African Constitutionalism and the Contingent Role of Islam. Buku ini diterbitkan di Philadelphia, PA, oleh penerbit University of Pennsylvania Press pada tahun 2006.
Kemudian buku yang berisi konsep pemikiran Abdullah Ahmad An-Na`im mengenai teori evolusi syari`ahnya (nasakh) adalah buku Toward an Islamic Reformation: Civil Liberties, Human Rights and International Law. Buku ini diterbitkan di Syracuse, oleh penerbit Syracuse University Press, pada tahun 1990. Buku ini telah diterjemahkan ke dalam bahasa Arab tahun 1994, bahasa Indonesia pada tahun 1995, bahasa Rusia pada tahun 1999, dan bahasa Persia pada tahun 2003.[33]

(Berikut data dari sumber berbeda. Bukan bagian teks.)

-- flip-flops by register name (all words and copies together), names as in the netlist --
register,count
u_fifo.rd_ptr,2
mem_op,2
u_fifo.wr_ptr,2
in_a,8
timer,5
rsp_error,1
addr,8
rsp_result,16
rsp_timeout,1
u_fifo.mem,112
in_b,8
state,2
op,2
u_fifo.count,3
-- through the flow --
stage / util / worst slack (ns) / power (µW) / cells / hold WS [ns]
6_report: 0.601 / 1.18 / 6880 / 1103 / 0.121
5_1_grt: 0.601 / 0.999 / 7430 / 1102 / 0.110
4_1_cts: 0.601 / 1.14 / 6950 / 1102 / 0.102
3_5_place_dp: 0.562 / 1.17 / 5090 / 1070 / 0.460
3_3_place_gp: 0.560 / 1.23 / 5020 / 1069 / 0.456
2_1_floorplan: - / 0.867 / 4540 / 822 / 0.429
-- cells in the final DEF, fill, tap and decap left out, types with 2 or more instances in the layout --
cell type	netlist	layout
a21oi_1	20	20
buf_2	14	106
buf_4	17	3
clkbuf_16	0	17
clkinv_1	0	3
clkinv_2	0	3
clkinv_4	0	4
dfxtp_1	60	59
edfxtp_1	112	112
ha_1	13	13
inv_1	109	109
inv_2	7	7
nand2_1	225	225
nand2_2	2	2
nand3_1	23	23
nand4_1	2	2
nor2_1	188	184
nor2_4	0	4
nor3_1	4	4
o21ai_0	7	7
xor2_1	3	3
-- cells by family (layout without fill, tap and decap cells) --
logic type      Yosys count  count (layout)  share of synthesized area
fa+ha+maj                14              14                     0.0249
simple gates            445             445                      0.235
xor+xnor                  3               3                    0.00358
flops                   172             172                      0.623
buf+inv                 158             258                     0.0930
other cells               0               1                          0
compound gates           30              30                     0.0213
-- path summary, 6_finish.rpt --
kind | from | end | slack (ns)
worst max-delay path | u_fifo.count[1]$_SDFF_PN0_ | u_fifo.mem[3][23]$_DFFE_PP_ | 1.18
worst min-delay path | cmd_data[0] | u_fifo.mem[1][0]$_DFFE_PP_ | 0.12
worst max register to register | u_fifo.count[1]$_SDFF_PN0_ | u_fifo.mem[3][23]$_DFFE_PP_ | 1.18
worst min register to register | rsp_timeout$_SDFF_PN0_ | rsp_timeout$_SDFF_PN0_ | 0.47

Jika dilihat buku ini diterjemahkan juga ke dalam bahasa Indonesia oleh Ahmad Suaedy dan Amiruddin Arrani dengan judul Dekonstruksi Syari`ah. dalam buku Abdullah Ahmad An-Na`im menuangkan pemikirannya yang diwarisi dari gurunya Mahmoud Taha mengenai konsep nasakh. Dalam buku ini Abdullah Ahmad An-Na`im berbicara panjang lebar terkait dengan konsep-konsep ijtihad dalam Islam. konsep ijtihad yang dikritik Abdullah Ahmad An-Na`im dalam buku ini adalah mengenai konsep nasakh yang dianggap oleh Abdullah Ahmad An-Na`im memiliki peran penting dalam merealisasikan konsep Hak Asasi Manusia dalam suatu negara. Seperti pada buku sebelumnya, buku ini juga banyak membahas tentang konstitualisme dan Hak Asasi Manusia. Dalam buku ini juga ia menyajikan sebuah bentuk ijtihad modern agar syari`ah Islam sesuai dengan konsep masyarakat modern dan dapat terealisasikan dalam kehidupan masyarakat modern.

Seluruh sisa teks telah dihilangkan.